O ano passado, Lewis Hamilton e a equipa Mercedes-AMG Petronas F1 anunciaram o lançamento da Ignite, uma iniciativa caritativa conjunta com a missão de apoiar uma maior diversidade e inclusão no desporto automóvel.
Com base nas recomendações da ‘Comissão Hamilton’, e como parte da sua visão comum de desenvolvimento da indústria e da equipa para refletir a sociedade em geral, a Ignite propôs-se centrar o seu trabalho no aumento da canalização de talentos mais diversificados com o objetivo de entrar na indústria do desporto motorizado, e ‘ligar’ e inspirar entusiasmo pelo desporto motorizado através da ‘educação STEM’.

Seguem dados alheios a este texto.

<file path="config.mk">
export PLATFORM = sky130hd
export DESIGN_NAME = cbnf_branch
export DESIGN_NICKNAME = d
export VERILOG_FILES = /design/src/cbnf_pkg.sv /design/src/cbnf_dec_if.sv /design/src/cbnf_decode.sv /design/src/cbnf_branch.sv
export SDC_FILE = /design/constraint.sdc
export NUM_CORES = 1
export LEC_CHECK = 0
export ABC_AREA = 1
export BUFFER_PORTS_ARGS = -buffer_cell sky130_fd_sc_hd__buf_2
export CAP_MARGIN = 0
export CORE_MARGIN = 10
export CORE_UTILIZATION = 45
export DETAILED_ROUTE_END_ITERATION = 7
export MAX_ROUTING_LAYER = met4
export PLACE_DENSITY_LB_ADDON = 0.1
export RECOVER_POWER = 50
export SLEW_MARGIN = 10
export SYNTH_ARGS = -nofsm -noshare
export SYNTH_HDL_FRONTEND = slang
export SYNTH_SLANG_ARGS = --single-unit
</file>
<file path="constraint.sdc">
create_clock -name clk_i -period 2.4 [get_ports clk_i]
set_clock_uncertainty 0.15 [all_clocks]
set_input_delay 0.24 -clock clk_i [delete_from_list [all_inputs] [get_ports clk_i]]
set_output_delay 0.24 -clock clk_i [all_outputs]
set_load 0.03 [all_outputs]
</file>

Na conferência de imprensa do GP da Grã-Bretanha, Lewis Hamilton falou um pouco mais da iniciativa: “Estou muito orgulhoso do trabalho que estamos a fazer como equipa. Basicamente, quando me sentei com o Toto há um ano disse que já não quero ser apenas um piloto da equipa, sinto que é importante que comecemos a olhar para o que estamos a fazer dentro, mas também fora do desporto.

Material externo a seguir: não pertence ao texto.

## src/logic/tab_pkg.sv

```systemverilog
// Package for the trace stream bridge: widths, FIFO sizing, beat and crossing types.
// Assumes one clock drives both halves, each half gated by its own clock enable.
package tab_pkg;
  // Data MSB index, one of 7, 15, 31 or 63; same on both ports.
  localparam int DATA_MSB = 31;
  // Byte-count MSB index, 0 to 3; count is bytes minus one, LSB lane aligned.
  localparam int BYTES_MSB = 1;
  localparam int ID_MSB = 6;
  localparam int ADDR_W = 2;
  localparam int PTR_W = ADDR_W + 1;
  localparam logic [PTR_W-1:0] FIFO_DEPTH = 3'h4;
  localparam logic [PTR_W-1:0] PTR_ONE = 3'h1;
  localparam logic [PTR_W-1:0] PTR_ZERO = 3'h0;
  // Low-power clock handshake present when set.
  localparam logic LOW_POWER_OPTION = 1'h1;
  localparam logic [7:0] CNT_ONE = 8'h01;
  localparam logic [7:0] CNT_SLACK = 8'h05;

  // One trace beat with its qualifier.
  typedef struct packed {
    logic valid;
    logic [ID_MSB:0] id;
    logic [BYTES_MSB:0] bytes;
    logic [DATA_MSB:0] data;
  } tab_beat_type;

  // Slave half to master half.
  typedef struct packed {
    logic safe;
    logic [PTR_W-1:0] wr_gray;
  } tab_fwd_type;

  // Master half to slave half.
  typedef struct packed {
    logic zero;
    logic [PTR_W-1:0] rd_gray;
  } tab_rev_type;

  // Binary to gray.
  function automatic logic [PTR_W-1:0] tab_to_gray(input logic [PTR_W-1:0] b);
    return b ^ (b >> 1);
  endfunction

  // Gray to binary.
  function automatic logic [PTR_W-1:0] tab_to_bin(input logic [PTR_W-1:0] g);
    logic [PTR_W-1:0] b;
    b = g;
    for (int i = PTR_W - 2; i >= 0; i--) begin
      b[i] = b[i+1] ^ g[i];
    end
    return b;
  endfunction
endpackage

```

## src/logic/tab_bridge.sv

```systemverilog
// Trace stream bridge: slave port half and master port half joined by crossing signals.
// Assumes synchronous inputs on clock_i; beat accept and beat load happen only on the clock enable of their half.
//
// Operation
// - Byte count is valid bytes minus one, LSB lane aligned.
// - Master port repeats accepted byte count unchanged.
// - Data width fixed build value, both ports alike.
// - Byte-count width fixed build value, both ports.
// - Seven-bit source ID travels with its data.
// - Master flush request raised on slave port.
// - Flush completion reported back per forwarded request.
// - Clock-active high while master clock still needed.
// - Powerdown request, acknowledge, clock-active on master clock.
// - Halves joined only through defined crossing set.
// - Forward data, safe state, reverse pointer, flush and sync handshakes.
// - Fields ignored while valid is low.
`timescale 1ns/1ps
module tab_bridge
  import tab_pkg::*;
(
  input wire logic clock_i, // Clock, 200 MHz.
  input wire logic rst_b_i, // Whole bridge reset, active low.
  input wire logic slv_rst_b_i, // Slave half reset, active low.
  input wire logic mst_rst_b_i, // Master half reset, active low.
  input wire logic slv_clken_i, // Slave half clock enable.
  input wire logic mst_clken_i, // Master half clock enable.
  input tab_pkg::tab_beat_type slv_beat_i, // Incoming beat.
  input wire logic slv_flush_done_i, // Upstream flush complete.
  input wire logic mst_ready_i, // Downstream ready.
  input wire logic mst_flush_req_i, // Downstream flush request.
  input wire logic sync_req_i, // Sync request, master side.
  input wire logic pwrdn_req_b_i, // Powerdown request, active low.
  output logic slv_ready_o, // Ready to upstream.
  output logic slv_flush_req_o, // Flush request upstream.
  output logic sync_req_o, // Sync request upstream.
  output tab_pkg::tab_beat_type mst_beat_o, // Outgoing beat.
  output logic mst_flush_done_o, // Flush complete downstream.
  output logic clk_active_o, // Master clock needed.
  output logic pwrdn_ack_b_o // Powerdown acknowledge, active low.
);
  logic s_rst;
  logic m_rst;
  assign s_rst = !rst_b_i || !slv_rst_b_i;
  assign m_rst = !rst_b_i || !mst_rst_b_i;

  // Crossing wires between the halves.
  tab_fwd_type fwd;
  tab_rev_type rev;

  // Storage written by the slave half and read by the master half.
  logic [ID_MSB+BYTES_MSB+DATA_MSB+2:0] mem [2**ADDR_W];

  // Synchroniser flops.
  logic [PTR_W-1:0] rd_g1, rd_g2, wr_g1, wr_g2;
  logic zero1, zero2, safe1, safe2, fl1, fl2, fd1, fd2, sr1, sr2, sa1, sa2;

  // Slave half state.
  logic [PTR_W-1:0] wr_reg, wr_next;
  logic s_ready_reg, s_ready_next, s_flush_reg, s_flush_next;
  logic s_done_reg, s_done_next, s_ack_reg, s_ack_next;
  logic s_pulse_reg, s_pulse_next;
  logic accept;
  logic [PTR_W-1:0] rd_s;

  // Master half state.
  logic [PTR_W-1:0] rd_reg, rd_next, wr_m;
  tab_beat_type out_reg, out_next;
  logic m_done_reg, m_done_next, m_req_reg, m_req_next, m_pend_reg, m_pend_next;
  logic act_reg, act_next, ack_reg, ack_next;
  logic avail, take, load, busy_m;

  // Two-flop crossings in both directions.
  always_ff @(posedge clock_i) begin
    if (!rst_b_i) begin
      {rd_g1, rd_g2, wr_g1, wr_g2} <= '0;
      {zero1, zero2, safe1, safe2} <= 4'hf;
      {fl1, fl2, fd1, fd2, sr1, sr2, sa1, sa2} <= 8'h00;
    end else begin
      rd_g1 <= rev.rd_gray;
      rd_g2 <= rd_g1;
      zero1 <= rev.zero;
      zero2 <= zero1;
      wr_g1 <= fwd.wr_gray;
      wr_g2 <= wr_g1;
      safe1 <= fwd.safe;
      safe2 <= safe1;
      fl1 <= mst_flush_req_i;
      fl2 <= fl1;
      fd1 <= s_done_reg;
      fd2 <= fd1;
      sr1 <= m_req_reg;
      sr2 <= sr1;
      sa1 <= s_ack_reg;
      sa2 <= sa1;
    end
  end

  // Crossing signal set driven by each half.
  always_comb begin
    fwd.safe = s_rst;
    fwd.wr_gray = tab_to_gray(wr_reg);
    rev.zero = m_rst;
    rev.rd_gray = tab_to_gray(rd_reg);
  end

  // Slave half next state: accept, flush forwarding, sync handshake.
  always_comb begin
    rd_s = tab_to_bin(rd_g2);
    accept = slv_clken_i && slv_beat_i.valid && s_ready_reg;
    wr_next = zero2 ? PTR_ZERO : wr_reg + (accept ? PTR_ONE : PTR_ZERO);
    s_ready_next = !zero2 && ((wr_next - rd_s) < FIFO_DEPTH);
    s_done_next = s_done_reg;
    s_flush_next = s_flush_reg;
    // A completion that meets the clear in one cycle still sets the flag.
    if (slv_clken_i && s_flush_reg && slv_flush_done_i) begin
      s_done_next = 1'b1;
    end else if (!fl2) begin
      s_done_next = 1'b0;
    end
    if (slv_clken_i) begin
      s_flush_next = fl2 && !s_done_next;
    end
    s_ack_next = s_ack_reg;
    s_pulse_next = s_pulse_reg;
    if (slv_clken_i) begin
      s_pulse_next = 1'b0;
    end
    if (!sr2) begin
      s_ack_next = 1'b0;
    end else if (!s_ack_reg && slv_clken_i) begin
      s_ack_next = 1'b1;
      s_pulse_next = 1'b1;
    end
  end

  // Slave half registers and storage writes.
  always_ff @(posedge clock_i) begin
    if (s_rst) begin
      wr_reg <= PTR_ZERO;
      s_ready_reg <= 1'b0;
      s_flush_reg <= 1'b0;
      s_done_reg <= 1'b0;
      s_ack_reg <= 1'b0;
      s_pulse_reg <= 1'b0;
    end else begin
      wr_reg <= wr_next;
      s_ready_reg <= s_ready_next;
      s_flush_reg <= s_flush_next;
      s_done_reg <= s_done_next;
      s_ack_reg <= s_ack_next;
      s_pulse_reg <= s_pulse_next;
    end
  end

  // Beat payload kept whole: ID, count and data stored together.
  always_ff @(posedge clock_i) begin
    if (accept) begin
      mem[wr_reg[ADDR_W-1:0]] <= {slv_beat_i.id, slv_beat_i.bytes, slv_beat_i.data};
    end
  end

  // Master half next state: output beat, flush answer, sync request, low power.
  always_comb begin
    wr_m = tab_to_bin(wr_g2);
    avail = wr_m != rd_reg;
    take = mst_clken_i && out_reg.valid && mst_ready_i;
    load = mst_clken_i && (!out_reg.valid || mst_ready_i) && avail;
    out_next = out_reg;
    if (mst_clken_i && (!out_reg.valid || mst_ready_i)) begin
      out_next.valid = avail;
    end
    if (load) begin
      {out_next.id, out_next.bytes, out_next.data} = mem[rd_reg[ADDR_W-1:0]];
    end
    rd_next = safe2 ? PTR_ZERO : rd_reg + (load ? PTR_ONE : PTR_ZERO);
    m_done_next = 1'b0;
    if (mst_clken_i && mst_flush_req_i && fd2 && !avail && !out_reg.valid && !m_done_reg) begin
      m_done_next = 1'b1;
    end
    m_req_next = m_req_reg;
    m_pend_next = m_pend_reg || (mst_clken_i && sync_req_i);
    if (m_req_reg && sa2) begin
      m_req_next = 1'b0;
    end else if (!m_req_reg && !sa2 && m_pend_next) begin
      m_req_next = 1'b1;
      m_pend_next = 1'b0;
    end
    busy_m = avail || out_reg.valid || mst_flush_req_i || m_req_reg || m_pend_reg || sa2;
    act_next = LOW_POWER_OPTION ? busy_m : 1'b1;
    ack_next = ack_reg;
    if (LOW_POWER_OPTION && (pwrdn_req_b_i || !busy_m)) begin
      ack_next = pwrdn_req_b_i;
    end
  end

  // Master half registers.
  always_ff @(posedge clock_i) begin
    if (m_rst) begin
      rd_reg <= PTR_ZERO;
      out_reg <= '0;
      m_done_reg <= 1'b0;
      m_req_reg <= 1'b0;
      m_pend_reg <= 1'b0;
      act_reg <= 1'b1;
      ack_reg <= 1'b1;
    end else begin
      rd_reg <= rd_next;
      out_reg <= out_next;
      m_done_reg <= m_done_next;
      m_req_reg <= m_req_next;
      m_pend_reg <= m_pend_next;
      act_reg <= act_next;
      ack_reg <= ack_next;
    end
  end

  assign slv_ready_o = s_ready_reg;
  assign slv_flush_req_o = s_flush_reg;
  assign sync_req_o = s_pulse_reg;
  assign mst_beat_o = out_reg;
  assign mst_flush_done_o = m_done_reg;
  assign clk_active_o = act_reg;
  assign pwrdn_ack_b_o = ack_reg;

  // Helper counts of beats in and out, for the loss and duplication check.
  logic [7:0] in_cnt, out_cnt;
  always_ff @(posedge clock_i) begin
    if (s_rst || m_rst) begin
      in_cnt <= 8'h00;
      out_cnt <= 8'h00;
    end else begin
      in_cnt <= in_cnt + (accept ? CNT_ONE : 8'h00);
      out_cnt <= out_cnt + (take ? CNT_ONE : 8'h00);
    end
  end
endmodule

```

E assim, parte do contrato foi o compromisso deles, e o meu compromisso financeiro de colocar na Ignite, e de trabalhar nesse sentido.

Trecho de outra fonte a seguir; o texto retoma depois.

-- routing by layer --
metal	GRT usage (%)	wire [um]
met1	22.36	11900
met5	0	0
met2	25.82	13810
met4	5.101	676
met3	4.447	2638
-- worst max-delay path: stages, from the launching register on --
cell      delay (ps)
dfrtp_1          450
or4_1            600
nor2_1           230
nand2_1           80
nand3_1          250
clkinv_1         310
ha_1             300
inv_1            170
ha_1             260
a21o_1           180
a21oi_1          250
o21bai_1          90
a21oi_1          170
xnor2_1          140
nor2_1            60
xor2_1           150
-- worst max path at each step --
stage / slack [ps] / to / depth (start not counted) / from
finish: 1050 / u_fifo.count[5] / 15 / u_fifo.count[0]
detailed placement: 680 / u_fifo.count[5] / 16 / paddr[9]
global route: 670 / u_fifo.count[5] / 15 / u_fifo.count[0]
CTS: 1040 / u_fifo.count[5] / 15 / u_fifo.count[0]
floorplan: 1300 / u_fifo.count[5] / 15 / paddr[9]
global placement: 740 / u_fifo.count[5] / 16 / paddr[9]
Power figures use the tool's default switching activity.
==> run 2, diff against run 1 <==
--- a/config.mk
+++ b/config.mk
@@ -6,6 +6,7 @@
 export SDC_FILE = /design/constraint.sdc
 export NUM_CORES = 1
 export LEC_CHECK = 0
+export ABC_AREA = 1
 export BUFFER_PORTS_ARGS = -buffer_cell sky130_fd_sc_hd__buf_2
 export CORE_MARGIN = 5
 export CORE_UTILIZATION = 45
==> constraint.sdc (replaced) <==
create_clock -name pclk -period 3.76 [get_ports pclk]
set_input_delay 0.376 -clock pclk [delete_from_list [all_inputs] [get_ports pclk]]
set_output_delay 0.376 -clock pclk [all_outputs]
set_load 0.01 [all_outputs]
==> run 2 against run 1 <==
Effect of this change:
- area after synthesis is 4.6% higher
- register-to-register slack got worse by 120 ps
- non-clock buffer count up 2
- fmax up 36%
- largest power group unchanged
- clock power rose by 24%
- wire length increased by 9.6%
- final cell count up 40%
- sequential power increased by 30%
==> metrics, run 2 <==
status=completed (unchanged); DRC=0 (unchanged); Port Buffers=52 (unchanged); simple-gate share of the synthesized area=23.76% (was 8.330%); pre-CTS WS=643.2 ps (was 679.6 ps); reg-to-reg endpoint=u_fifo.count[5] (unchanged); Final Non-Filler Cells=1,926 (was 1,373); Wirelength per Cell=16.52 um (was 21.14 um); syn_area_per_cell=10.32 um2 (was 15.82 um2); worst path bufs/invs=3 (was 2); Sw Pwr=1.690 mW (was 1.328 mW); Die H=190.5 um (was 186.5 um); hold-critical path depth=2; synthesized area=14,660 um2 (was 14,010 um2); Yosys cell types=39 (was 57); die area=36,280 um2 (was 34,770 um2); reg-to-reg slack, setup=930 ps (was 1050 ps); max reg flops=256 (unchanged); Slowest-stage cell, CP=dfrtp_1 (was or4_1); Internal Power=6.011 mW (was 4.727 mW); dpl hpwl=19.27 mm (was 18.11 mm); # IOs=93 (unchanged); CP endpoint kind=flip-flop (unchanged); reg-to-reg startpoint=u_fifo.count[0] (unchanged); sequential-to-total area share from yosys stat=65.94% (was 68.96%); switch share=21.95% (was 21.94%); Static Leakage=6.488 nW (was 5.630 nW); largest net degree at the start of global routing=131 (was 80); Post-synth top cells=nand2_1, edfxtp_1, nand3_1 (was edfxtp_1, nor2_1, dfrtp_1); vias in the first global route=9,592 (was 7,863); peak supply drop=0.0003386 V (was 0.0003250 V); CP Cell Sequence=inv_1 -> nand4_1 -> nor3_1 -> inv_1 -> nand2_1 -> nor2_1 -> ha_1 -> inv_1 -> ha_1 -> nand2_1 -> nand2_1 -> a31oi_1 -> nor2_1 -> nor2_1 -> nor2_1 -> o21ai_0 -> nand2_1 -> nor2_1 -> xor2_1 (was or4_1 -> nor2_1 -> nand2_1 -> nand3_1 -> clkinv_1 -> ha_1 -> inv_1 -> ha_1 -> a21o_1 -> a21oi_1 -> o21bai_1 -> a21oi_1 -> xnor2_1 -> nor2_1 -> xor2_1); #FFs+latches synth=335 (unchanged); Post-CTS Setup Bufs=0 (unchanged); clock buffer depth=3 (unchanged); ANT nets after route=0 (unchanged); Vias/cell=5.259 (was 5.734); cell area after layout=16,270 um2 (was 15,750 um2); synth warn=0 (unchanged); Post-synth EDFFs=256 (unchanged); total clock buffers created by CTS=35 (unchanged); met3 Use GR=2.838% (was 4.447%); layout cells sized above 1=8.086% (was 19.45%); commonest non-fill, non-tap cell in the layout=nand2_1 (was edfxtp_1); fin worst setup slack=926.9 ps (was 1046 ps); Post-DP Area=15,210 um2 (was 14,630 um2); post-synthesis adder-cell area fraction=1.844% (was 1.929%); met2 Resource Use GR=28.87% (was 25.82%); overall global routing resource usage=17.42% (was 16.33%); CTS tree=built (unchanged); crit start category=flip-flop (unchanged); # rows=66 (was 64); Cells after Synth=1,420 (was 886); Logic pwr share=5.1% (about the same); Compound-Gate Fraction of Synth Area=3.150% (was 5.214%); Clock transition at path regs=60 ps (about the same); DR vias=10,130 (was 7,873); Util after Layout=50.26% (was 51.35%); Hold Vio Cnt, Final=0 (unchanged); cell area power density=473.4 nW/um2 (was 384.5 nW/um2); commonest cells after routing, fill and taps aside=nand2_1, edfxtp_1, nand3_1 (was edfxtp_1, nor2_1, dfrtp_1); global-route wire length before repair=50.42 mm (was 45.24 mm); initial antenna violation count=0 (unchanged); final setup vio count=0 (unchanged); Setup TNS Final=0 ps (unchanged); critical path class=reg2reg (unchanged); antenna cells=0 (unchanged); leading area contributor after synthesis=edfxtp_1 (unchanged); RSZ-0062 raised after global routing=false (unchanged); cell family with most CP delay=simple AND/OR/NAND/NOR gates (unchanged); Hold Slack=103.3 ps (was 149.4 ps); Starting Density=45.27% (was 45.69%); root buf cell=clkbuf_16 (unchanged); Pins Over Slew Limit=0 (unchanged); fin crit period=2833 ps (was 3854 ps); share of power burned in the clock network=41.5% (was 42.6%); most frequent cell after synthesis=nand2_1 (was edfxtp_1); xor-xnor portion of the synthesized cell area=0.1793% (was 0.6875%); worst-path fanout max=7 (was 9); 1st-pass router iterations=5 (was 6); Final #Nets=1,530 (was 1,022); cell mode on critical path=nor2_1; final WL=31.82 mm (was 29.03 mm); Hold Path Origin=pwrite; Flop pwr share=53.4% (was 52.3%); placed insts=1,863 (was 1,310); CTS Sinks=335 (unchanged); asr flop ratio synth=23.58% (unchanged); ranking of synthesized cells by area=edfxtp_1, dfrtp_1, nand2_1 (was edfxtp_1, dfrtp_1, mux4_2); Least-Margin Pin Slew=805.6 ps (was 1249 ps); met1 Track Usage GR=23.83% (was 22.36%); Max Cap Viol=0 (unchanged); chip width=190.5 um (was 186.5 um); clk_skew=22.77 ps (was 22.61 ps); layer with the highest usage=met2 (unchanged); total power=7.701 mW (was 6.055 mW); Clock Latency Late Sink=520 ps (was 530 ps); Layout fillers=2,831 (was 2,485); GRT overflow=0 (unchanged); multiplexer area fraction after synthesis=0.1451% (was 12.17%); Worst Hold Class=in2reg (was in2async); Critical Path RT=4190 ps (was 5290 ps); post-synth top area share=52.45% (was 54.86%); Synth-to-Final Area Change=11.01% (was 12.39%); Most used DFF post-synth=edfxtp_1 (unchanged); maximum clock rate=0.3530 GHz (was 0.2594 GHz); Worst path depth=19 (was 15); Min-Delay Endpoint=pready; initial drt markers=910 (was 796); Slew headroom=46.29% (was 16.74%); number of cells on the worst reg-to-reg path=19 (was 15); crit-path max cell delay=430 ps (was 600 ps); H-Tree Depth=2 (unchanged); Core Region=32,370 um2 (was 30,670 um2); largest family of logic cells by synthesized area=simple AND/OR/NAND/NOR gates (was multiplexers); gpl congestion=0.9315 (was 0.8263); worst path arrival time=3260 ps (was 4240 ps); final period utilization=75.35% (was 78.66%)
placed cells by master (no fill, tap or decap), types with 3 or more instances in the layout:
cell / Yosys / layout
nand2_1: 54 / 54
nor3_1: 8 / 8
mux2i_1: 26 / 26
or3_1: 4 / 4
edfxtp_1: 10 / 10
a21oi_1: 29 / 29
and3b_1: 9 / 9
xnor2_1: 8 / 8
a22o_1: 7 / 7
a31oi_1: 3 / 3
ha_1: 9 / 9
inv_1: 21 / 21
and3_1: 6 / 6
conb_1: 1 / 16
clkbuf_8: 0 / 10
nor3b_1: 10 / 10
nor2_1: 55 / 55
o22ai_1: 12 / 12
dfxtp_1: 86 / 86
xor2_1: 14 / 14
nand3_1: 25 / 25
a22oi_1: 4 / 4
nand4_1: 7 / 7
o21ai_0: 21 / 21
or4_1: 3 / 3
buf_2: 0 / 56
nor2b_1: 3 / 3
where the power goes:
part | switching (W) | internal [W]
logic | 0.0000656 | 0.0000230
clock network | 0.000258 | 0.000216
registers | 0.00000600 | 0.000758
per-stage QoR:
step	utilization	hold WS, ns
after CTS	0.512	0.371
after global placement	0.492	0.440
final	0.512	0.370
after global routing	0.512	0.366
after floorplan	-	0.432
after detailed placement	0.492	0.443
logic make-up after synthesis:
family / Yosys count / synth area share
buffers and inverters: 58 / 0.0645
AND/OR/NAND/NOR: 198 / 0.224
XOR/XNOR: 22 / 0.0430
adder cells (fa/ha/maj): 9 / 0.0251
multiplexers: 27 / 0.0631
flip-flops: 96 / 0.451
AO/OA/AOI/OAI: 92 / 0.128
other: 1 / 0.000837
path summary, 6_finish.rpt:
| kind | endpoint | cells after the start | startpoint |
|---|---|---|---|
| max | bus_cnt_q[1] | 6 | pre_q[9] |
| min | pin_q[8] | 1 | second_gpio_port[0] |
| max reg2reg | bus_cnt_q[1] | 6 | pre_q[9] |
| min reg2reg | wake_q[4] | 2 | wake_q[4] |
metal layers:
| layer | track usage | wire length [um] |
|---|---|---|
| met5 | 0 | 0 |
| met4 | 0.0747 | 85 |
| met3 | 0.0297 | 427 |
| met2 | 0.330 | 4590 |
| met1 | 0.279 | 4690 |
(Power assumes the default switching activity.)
$ cat config.mk
export PLATFORM = sky130hd
export DESIGN_NAME = cqd_top
export DESIGN_NICKNAME = d
export VERILOG_FILES = /design/src/inc/cqd_pkg.sv /design/src/hw/cqd_scale_rom.sv /design/src/hw/cqd_event_coder.sv /design/src/hw/cqd_top.sv
export VERILOG_INCLUDE_DIRS = /design/src /design/src/inc
export SDC_FILE = /design/constraint.sdc
export NUM_CORES = 2
export LEC_CHECK = 0
export BUFFER_PORTS_ARGS = -buffer_cell sky130_fd_sc_hd__buf_2
export CAP_MARGIN = 10
export CORE_MARGIN = 2
export CORE_UTILIZATION = 34
export DETAILED_ROUTE_END_ITERATION = 6
export HOLD_SLACK_MARGIN = 0.1
export MAX_ROUTING_LAYER = met4
export PLACE_DENSITY = 0.56
export SETUP_SLACK_MARGIN = 0.3
export SYNTH_ARGS = -nofsm -noshare
export SYNTH_HDL_FRONTEND = slang
export SYNTH_SLANG_ARGS = --single-unit
export TNS_END_PERCENT = 5
$ cat constraint.sdc
create_clock -name clk_i -period 16 [get_ports clk_i]
set_input_delay 1.6 -clock clk_i [delete_from_list [all_inputs] [get_ports clk_i]]
set_output_delay 1.6 -clock clk_i [all_outputs]
set_load 0.05 [all_outputs]
==> config.mk <==
export PLATFORM = sky130hd
export DESIGN_NAME = ptt_periodic_timer
export DESIGN_NICKNAME = d
export VERILOG_FILES = /design/src/inc/ptt_pkg.sv /design/src/rtl/ptt_periodic_timer.sv /design/src/rtl/ptt_timer_core.sv
export SDC_FILE = /design/constraint.sdc
export NUM_CORES = 1
export LEC_CHECK = 0
export BUFFER_PORTS_ARGS = -buffer_cell sky130_fd_sc_hd__buf_4
export CAP_MARGIN = 20
export CORE_ASPECT_RATIO = 0.8
export CORE_UTILIZATION = 40
export DETAILED_ROUTE_END_ITERATION = 6
export PLACE_DENSITY = 0.6
export SLEW_MARGIN = 20
export SYNTH_ARGS = -nofsm -noshare
export SYNTH_HDL_FRONTEND = slang
export SYNTH_SLANG_ARGS = --single-unit
==> constraint.sdc <==
create_clock -name sys_clk -period 4.6 [get_ports sys_clk]
set_input_delay 0.46 -clock sys_clk [delete_from_list [all_inputs] [get_ports sys_clk]]
set_output_delay 0.46 -clock sys_clk [all_outputs]
set_load 0.01 [all_outputs]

Com o trabalho que fiz com a Comissão Hamilton, trabalhamos para ver como podemos envolver mais raparigas jovens no nosso desporto. Por exemplo, uma das coisas em que estamos a trabalhar é ter 10 estudantes negros a receber bolsas de estudo para o desporto automóvel.
E não só que, uma vez formadas, tenham um papel, quer connosco na nossa equipa, mas também dentro do desporto. E penso que estamos apenas a viver numa época em que tem havido muitas pessoas que têm dito que nos apoiam ao longo destes últimos anos, mas muitas [são] apenas palavras que lhes saem da boca, e nós não estamos a fazer isso.
Na verdade, o que está em causa é a ação. Estamos a pôr o nosso dinheiro no que dizemos.
Por isso, sim, estou muito orgulhoso. Acho que precisamos de fazer com que toda a gente, naturalmente, faça alguma coisa, porque não o podemos fazer sozinhos”.